COA agree with KFB that Davis would have been entitled to benefits for injuries suffered in the accident, and thus is immune from her fellow employee’s negligence suit.
2004-CA-001807.pdf
Judge:  JOHNSON
AFFIRMING
Date: 6/10/2005
BAKER V. WAL-MART STORES
WORKERS COMP - Triple Multiplier
The claimant worked as a butcher and grocery stocker at Wal-Mart.  He slipped and fell, injuring his low back, which resulted in a low back fusion.  He had limitations of lifting, but Wal-Mart accommodated his restrictions, and put him back to work at a slightly higher wage than before the injury.  The Administrative Law Judge ruled that he was not entitled to receive the triple multiplier of benefits, pursuant to KRS 342.730(1)(c)(2), because he was making the same or better wages as when he was working.  The claimant appealed, arguing that the triple-multiplier applies when the claimnt cannot perform the duties of the job he was performing at the time of the injury.  Citing Adkins v.
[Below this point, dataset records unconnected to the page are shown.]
`src/rtl/rti_pkg.sv`:
```
//------------------------------------------------------------------------------
// rti_pkg
// Shared types, constants and single-precision helper functions for the
// ray/triangle intersection pipeline.
//------------------------------------------------------------------------------
`default_nettype none

package rti_pkg;

   typedef logic [31:0] float_type;

   typedef struct packed {
      logic sign;
      logic nan;
      logic inf;
      logic zero;
   } fp_class_type;

   typedef struct packed {
      logic                sign;
      logic                nan;
      logic                inf;
      logic                zero;
      logic signed [10:0]  exp;
      logic [23:0]         man;
   } fp_unpacked_type;

   typedef enum logic [2:0] {
      CSR_A_XY = 3'd0,
      CSR_A_Z  = 3'd1,
      CSR_B_XY = 3'd2,
      CSR_B_Z  = 3'd3,
      CSR_C_XY = 3'd4,
      CSR_C_Z  = 3'd5
   } csr_index_type;

   localparam float_type NEAR_PARALLEL = 32'h358637BD;
   localparam float_type QNAN          = 32'h7FC00000;

   localparam int MUL_LAT  = 3;
   localparam int ADD_LAT  = 3;
   localparam int QUO_BITS = 26;
   localparam int DIV_LAT  = QUO_BITS + 2;

   function automatic logic [4:0] lzc28(input logic [27:0] x);
      logic [4:0] n;
      logic       found;
      n     = 5'd0;
      found = 1'b0;
      for (int i = 27; i >= 0; i--) begin
         if (!found) begin
            if (x[i]) begin
               found = 1'b1;
            end else begin
               n = n + 5'd1;
            end
         end
      end
      return n;
   endfunction

   function automatic logic fp_is_nan(input float_type x);
      return (x[30:23] == 8'hFF) && (x[22:0] != 23'd0);
   endfunction

   function automatic fp_unpacked_type fp_unpack(input float_type x, input logic norm);
      fp_unpacked_type u;
      logic [4:0]      lz;
      u.sign = x[31];
      u.nan  = (x[30:23] == 8'hFF) && (x[22:0] != 23'd0);
      u.inf  = (x[30:23] == 8'hFF) && (x[22:0] == 23'd0);
      u.zero = (x[30:23] == 8'h00) && (x[22:0] == 23'd0);
      if (x[30:23] == 8'h00) begin
         u.man = {1'b0, x[22:0]};
         u.exp = 11'sd1;
      end else begin
         u.man = {1'b1, x[22:0]};
         u.exp = $signed({3'b000, x[30:23]});
      end
      lz = lzc28({u.man, 4'hF});
      if (norm) begin
         u.man = u.man << lz;
         u.exp = u.exp - $signed({6'd0, lz});
      end
      return u;
   endfunction

   // sig holds 1.23 mantissa, guard, round and sticky; value = sig/2^26 * 2^(exp-127)
   function automatic float_type fp_round(input logic sign, input logic signed [10:0] exp,
                                          input logic [26:0] sig);
      logic [26:0]        s;
      logic signed [10:0] shv;
      logic [4:0]         sh;
      logic               denorm;
      logic               inc;
      logic [24:0]        m;
      logic signed [11:0] ef;
      logic [22:0]        frac;
      float_type          r;
      denorm = (exp < 11'sd1);
      shv    = 11'sd1 - exp;
      sh     = (shv > 11'sd27) ? 5'd27 : shv[4:0];
      s      = sig;
      if (denorm) begin
         s = (sig >> sh) | {26'd0, |(sig & ((27'd1 << sh) - 27'd1))};
      end
      inc = s[2] & (s[3] | s[1] | s[0]);
      m   = {1'b0, s[26:3]} + {24'd0, inc};
      if (denorm) begin
         ef   = $signed({11'd0, m[23]});
         frac = m[22:0];
      end else begin
         ef   = $signed({exp[10], exp}) + $signed({11'd0, m[24]});
         frac = m[24] ? m[23:1] : m[22:0];
      end
      if (ef > 12'sd254) begin
         r = {sign, 8'hFF, 23'd0};
      end else begin
         r = {sign, ef[7:0], frac};
      end
      return r;
   endfunction

   function automatic float_type fp_select(input fp_class_type c, input float_type r);
      float_type o;
      if (c.nan) begin
         o = QNAN;
      end else if (c.inf) begin
         o = {c.sign, 8'hFF, 23'd0};
      end else if (c.zero) begin
         o = {c.sign, 31'd0};
      end else begin
         o = r;
      end
      return o;
   endfunction

   function automatic logic [31:0] fp_key(input float_type x);
      logic [31:0] k;
      if (x[30:0] == 31'd0) begin
         k = 32'h80000000;
      end else if (x[31]) begin
         k = ~x;
      end else begin
         k = {1'b1, x[30:0]};
      end
      return k;
   endfunction

   function automatic logic fp_gt(input float_type a, input float_type b);
      return !fp_is_nan(a) && !fp_is_nan(b) && (fp_key(a) > fp_key(b));
   endfunction

   function automatic logic fp_lt0(input float_type a);
      return a[31] && (a[30:0] != 31'd0) && !fp_is_nan(a);
   endfunction

   function automatic logic fp_gt0(input float_type a);
      return !a[31] && (a[30:0] != 31'd0) && !fp_is_nan(a);
   endfunction

endpackage

`default_nettype wire

```
`src/rtl/rti_fmul.sv`:
```
//------------------------------------------------------------------------------
// rti_fmul
// Three-stage single-precision multiplier, round to nearest even:
// unpack and normalize, mantissa product, normalize and round.
//------------------------------------------------------------------------------
`default_nettype none

module rti_fmul (
   input  wire                 clock,
   input  wire                 en,
   input  rti_pkg::float_type  a,
   input  rti_pkg::float_type  b,
   output rti_pkg::float_type  y
);
   import rti_pkg::*;

   fp_unpacked_type    ua;
   fp_unpacked_type    ub;
   fp_class_type       cls_in;

   logic [23:0]        ma_ff;
   logic [23:0]        mb_ff;
   logic signed [10:0] exp_a_ff;
   fp_class_type       cls_a_ff;

   logic [47:0]        prod_ff;
   logic signed [10:0] exp_b_ff;
   fp_class_type       cls_b_ff;

   float_type          y_in;
   float_type          y_ff;

   always_comb begin
      ua = fp_unpack(a, 1'b1);
      ub = fp_unpack(b, 1'b1);
      cls_in.sign = ua.sign ^ ub.sign;
      cls_in.nan  = ua.nan | ub.nan | (ua.inf & ub.zero) | (ua.zero & ub.inf);
      cls_in.inf  = !cls_in.nan & (ua.inf | ub.inf);
      cls_in.zero = !cls_in.nan & !cls_in.inf & (ua.zero | ub.zero);
   end

   always_ff @(posedge clock) begin
      if (en) begin
         ma_ff    <= ua.man;
         mb_ff    <= ub.man;
         exp_a_ff <= ua.exp + ub.exp - 11'sd127;
         cls_a_ff <= cls_in;
         prod_ff  <= ma_ff * mb_ff;
         exp_b_ff <= exp_a_ff;
         cls_b_ff <= cls_a_ff;
         y_ff     <= y_in;
      end
   end

   always_comb begin
      if (prod_ff[47]) begin
         y_in = fp_round(cls_b_ff.sign, exp_b_ff + 11'sd1, {prod_ff[47:22], |prod_ff[21:0]});
      end else begin
         y_in = fp_round(cls_b_ff.sign, exp_b_ff, {prod_ff[46:21], |prod_ff[20:0]});
      end
      y_in = fp_select(cls_b_ff, y_in);
   end

   assign y = y_ff;

endmodule

`default_nettype wire

```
Pike Co. Bd. of Education, 141 SW3d 387 (Ky. App., 2004), the Court affirmed, finding substantial evidence that the claimant would be able to continue earning the same or greater wages as prior to the injury. In those cases where both the multiplier and the straight impairment rating benefit could apply, the judge must choose based on whether he thinks the claimant will continue to be able to make the higher wage into the indefinite future.
2004-CA-001154.pdf
Judge:  JOHNSON
AFFIRMING
Date: 6/10/2005
GARNETT  V. CALVARY COAL CO.
WORKERS COMP - Substantial Evidence
The Board reversed the ALJ's finding of total disability on the basis that the ALJ based his decision, in part, on an impairment rating for an injury to the dominant hand.  The Board concluded that the ALJ thought that the claimant's hand injury was to his dominant hand.  However, the evidence was that the claimant was left handed, and it was his right hand which was injured in an acetylene tank explosion.  The Board remanded for a consideration of whether the claimant's injuries (he suffered burns on his face and hands, as well as psychological injuries) totally disabled him even though this was his non-dominant hand.  The Court of Appeals affirmed.  It is interesting to note that the Board, and Court of Appeals, did not apply the substantial evidence test to the ALJ's opinion here.  There was probably sufficient other evidence to support a total disability.  The Court of Appeals applied the deferential Western Baptist Hospital test, which holds that if the Board has not made an error in assessing the evidence so flagrant as to cause gross injustice, the Court will not disturb the Board¹s decision.  On the other hand, it is doubtful that the ALJ in this case really didn't know that the claimant was a southpaw.
2004-CA-002537.pdf
Judge: HENRY 
AFFIRMING
Date: 6/10/2005
TURNER   V.  APOLLO FUELS, INC.
CONSTITUTIONAL LAW - Notice to Attorney General
WORKERS COMP 
The notice requirement under KRS 418.075 and KRCP 24.03 applies to a challenge to the constitutionality of a statute or regulation, is mandatory, and is to be strictly enforced. Homestead Nursing Home v. Parker, 86 S.W.3d 424, 425, n. 1 (Ky.App. 1999); citing Maney v. Mary Chiles Hospital, 785 S.W.2d 480 (Ky. 1990).